China’s numbers may be well off. Can we rely on the accuracy of China’s figures? We shouldn’t, but that’s all we’ve got to go on. Making those numbers even more skewed is that China’s population is 1,400,000,000, more than four times our 330,000,000.
Another thing to consider. China spends one percent of its gross national product on healthcare. The U.S. spends 20 percent. It would appear we are in a much better position to fight the virus. The one problem with that thought; we have let ourselves become too dependent on China for drugs and medical supplies.
So what’s my point? My point is that I really don’t believe we are going to see 214 million Americans become infected. That’s not to say our federal, state and local governments are out of line. I don’t think they have much choice until we learn more about the virus and develop a vaccine.
While I’m concerned about the virus, I’m even more concerned about our economy. If the damage done by the coming economic crisis is as bad as I’m afraid it might be, more suffering may be caused by economic problems than the health problems brought on by the virus. Only time will tell.
The virus will undoubtedly bring on a recession. How bad? Who knows? What has me scared is our national debt. When past recessions developed, we had some flexibility. When the last recession started, our national debt was almost $15 trillion dollars less than now. That’s a lot of cabbage. Mr. Williams and Ms. Gay – and many other members of the media – are not concerned, I’m sure, because they don’t realize the significance of those 12 zeroes behind the 15.

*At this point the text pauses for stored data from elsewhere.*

==> src/rtl/boot_timer.sv <==
// rtl/boot_timer.sv - inter-byte idle timer; expired_o flags the TIMEOUT_CYC-th idle cycle
module boot_timer #(
  parameter int unsigned TIMEOUT_CYC = 4_000_000
) (
  input  logic clk_i,
  input  logic reset_i,
  input  logic clr_i,
  input  logic en_i,
  output logic expired_o
);

  localparam int unsigned CW = $clog2(TIMEOUT_CYC + 1);

  logic [CW-1:0] cnt_q, cnt_d;

  // A clear in the terminal cycle masks expiry, so an arriving byte always wins
  assign expired_o = en_i && !clr_i && (cnt_q == CW'(TIMEOUT_CYC - 1));

  always_comb begin
    cnt_d = cnt_q;
    if (clr_i || !en_i) begin
      cnt_d = '0;
    end else if (!expired_o) begin
      cnt_d = cnt_q + 1'b1;
    end
  end

  always_ff @(posedge clk_i) begin
    if (reset_i) begin
      cnt_q <= '0;
    end else begin
      cnt_q <= cnt_d;
    end
  end

endmodule

==> src/rtl/boot_load_ctrl.sv <==
// rtl/boot_load_ctrl.sv - UART boot loader writing a length-prefixed frame into imem; BOOT_CHECKSUM_EN adds a trailing XOR byte
module boot_load_ctrl
  import boot_pkg::*;
#(
  parameter int          ADDR_W      = 10,
  parameter int unsigned TIMEOUT_CYC = 4_000_000
) (
  input  logic              clk,
  input  logic              reset,
  input  logic              rx_valid,
  input  logic [7:0]        rx_data,
  output logic              imem_we,
  output logic [ADDR_W-1:0] imem_addr,
  output logic [31:0]       imem_wdata,
  output logic              cpu_hold,
  output logic              load_done,
  output logic              load_err,
  output logic [ADDR_W:0]   words_loaded
);

  localparam int LW = ADDR_W + 1;

  boot_state_t            state_q;
  logic [7:0]             len_lo_q;
  logic [LW-1:0]          len_q;
  logic [LW-1:0]          words_q;
  logic [1:0]             idx_q;
  logic [23:0]            part_q;
  logic                   we_q;
  logic [ADDR_W-1:0]      addr_q;
  logic [31:0]            wdata_q;
  logic                   hold_q;
  logic                   done_q;
  logic                   err_q;
  logic [8*LEN_BYTES-1:0] len_d;
  logic                   len_too_big;
  logic                   tmr_en;
  logic                   expired;
`ifdef BOOT_CHECKSUM_EN
  logic [7:0]             csum_q;
`endif

  assign len_d       = {rx_data, len_lo_q};
  assign len_too_big = 32'(len_d) > (32'd1 << ADDR_W);

  always_comb begin
    tmr_en = (state_q == S_LEN_HI) || (state_q == S_DATA);
`ifdef BOOT_CHECKSUM_EN
    if (state_q == S_CHK) tmr_en = 1'b1;
`endif
  end

  boot_timer #(
    .TIMEOUT_CYC(TIMEOUT_CYC)
  ) u_timer (
    .clk_i    (clk),
    .reset_i  (reset),
    .clr_i    (rx_valid),
    .en_i     (tmr_en),
    .expired_o(expired)
  );

  always_ff @(posedge clk) begin
    if (reset) begin
      state_q  <= S_LEN_LO;
      len_lo_q <= '0;
      len_q    <= '0;
      words_q  <= '0;
      idx_q    <= '0;
      part_q   <= '0;
      we_q     <= 1'b0;
      addr_q   <= '0;
      wdata_q  <= '0;
      hold_q   <= 1'b1;
      done_q   <= 1'b0;
      err_q    <= 1'b0;
`ifdef BOOT_CHECKSUM_EN
      csum_q   <= '0;
`endif
    end else begin
      we_q <= 1'b0;
      case (state_q)
        S_LEN_LO: begin
          if (rx_valid) begin
            len_lo_q <= rx_data;
            state_q  <= S_LEN_HI;
          end
        end
        S_LEN_HI: begin
          if (rx_valid) begin
            if (len_d == '0) begin
`ifdef BOOT_CHECKSUM_EN
              state_q <= S_CHK;
`else
              state_q <= S_DONE;
              hold_q  <= 1'b0;
              done_q  <= 1'b1;
`endif
            end else if (len_too_big) begin
              state_q <= S_ERROR;
              err_q   <= 1'b1;
            end else begin
              len_q   <= LW'(len_d);
              state_q <= S_DATA;
            end
          end else if (expired) begin
            state_q <= S_ERROR;
            err_q   <= 1'b1;
          end
        end
        S_DATA: begin
          // words_q == len_q only in the write cycle of the final word
          if (words_q == len_q) begin
`ifdef BOOT_CHECKSUM_EN
            if (rx_valid) begin
              if (rx_data == csum_q) begin
                state_q <= S_DONE;
                hold_q  <= 1'b0;
                done_q  <= 1'b1;
              end else begin
                state_q <= S_ERROR;
                err_q   <= 1'b1;
              end
            end else if (expired) begin
              state_q <= S_ERROR;
              err_q   <= 1'b1;
            end else begin
              state_q <= S_CHK;
            end
`else
            state_q <= S_DONE;
            hold_q  <= 1'b0;
            done_q  <= 1'b1;
`endif
          end else if (rx_valid) begin
            idx_q <= idx_q + 2'd1;
`ifdef BOOT_CHECKSUM_EN
            csum_q <= csum_q ^ rx_data;
`endif
            if (idx_q == 2'(WORD_BYTES - 1)) begin
              we_q    <= 1'b1;
              addr_q  <= words_q[ADDR_W-1:0];
              wdata_q <= {rx_data, part_q};
              words_q <= words_q + 1'b1;
            end else begin
              part_q <= {rx_data, part_q[23:8]};
            end
          end else if (expired) begin
            state_q <= S_ERROR;
            err_q   <= 1'b1;
          end
        end
`ifdef BOOT_CHECKSUM_EN
        S_CHK: begin
          if (rx_valid) begin
            if (rx_data == csum_q) begin
              state_q <= S_DONE;
              hold_q  <= 1'b0;
              done_q  <= 1'b1;
            end else begin
              state_q <= S_ERROR;
              err_q   <= 1'b1;
            end
          end else if (expired) begin
            state_q <= S_ERROR;
            err_q   <= 1'b1;
          end
        end
`endif
        default: ;
      endcase
    end
  end

  assign imem_we      = we_q;
  assign imem_addr    = addr_q;
  assign imem_wdata   = wdata_q;
  assign cpu_hold     = hold_q;
  assign load_done    = done_q;
  assign load_err     = err_q;
  assign words_loaded = words_q;

endmodule
==> config.mk <==
export PLATFORM = sky130hd
export DESIGN_NAME = uart_tx_word_ctrl
export DESIGN_NICKNAME = d
export VERILOG_FILES = /design/src/rtl/uart_tx_word_ctrl.sv
export SDC_FILE = /design/constraint.sdc
export NUM_CORES = 1
export LEC_CHECK = 0
export CORE_ASPECT_RATIO = 0.5
export CORE_UTILIZATION = 40
export CTS_BUF_LIST = sky130_fd_sc_hd__clkbuf_4 sky130_fd_sc_hd__clkbuf_8
export CTS_CLUSTER_SIZE = 28
export DETAILED_ROUTE_END_ITERATION = 12
export GPL_TIMING_DRIVEN = 0
export PLACE_DENSITY = 0.6
export SLEW_MARGIN = 25
export SYNTH_ARGS = -nofsm -noshare
export SYNTH_HDL_FRONTEND = slang
export SYNTH_SLANG_ARGS = --single-unit
==> constraint.sdc <==
create_clock -name clk -period 5.6 [get_ports clk]
set_input_delay 1.12 -clock clk [delete_from_list [all_inputs] [get_ports clk]]
set_output_delay 1.12 -clock clk [all_outputs]
set_load 0.01 [all_outputs]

What’s sad is that our debt didn’t have to be this size. Twenty-five years ago this month the U.S. Senate voted on a balanced budget amendment that would have forced Congress to balance the budget each year, unless deficit spending was approved by a three-fifths vote. The measure failed in the senate by one vote, after having been approved earlier in the House by a wide margin. All but one of 53 Republicans voted in favor, while 14 of 47 Democrats voted for it. Sen. Joe Biden was one of the 14 Democrats who voted in favor. President Clinton opposed the measure, saying that he could control spending, but his budgets called for deficits of $200 billion per year for the remainder of his presidency.
I see Biden’s vote on the amendment as the best vote of his career. In Sunday’s debate Bernie Sanders roundly criticized Biden for that vote. Today, almost no Democrats – including Biden himself – would vote that way. How the party has changed.
The real hero of the balanced budget amendment effort a quarter of a century ago was House Speaker Newt Gingrich. For his efforts he was bashed unmercifully by the media. Today we spend more on interest on the national debt than we do on defense. The media will realize Gingrich was right only when interest squeezes out all other spending. Even then there will be no admission Gingrich was right.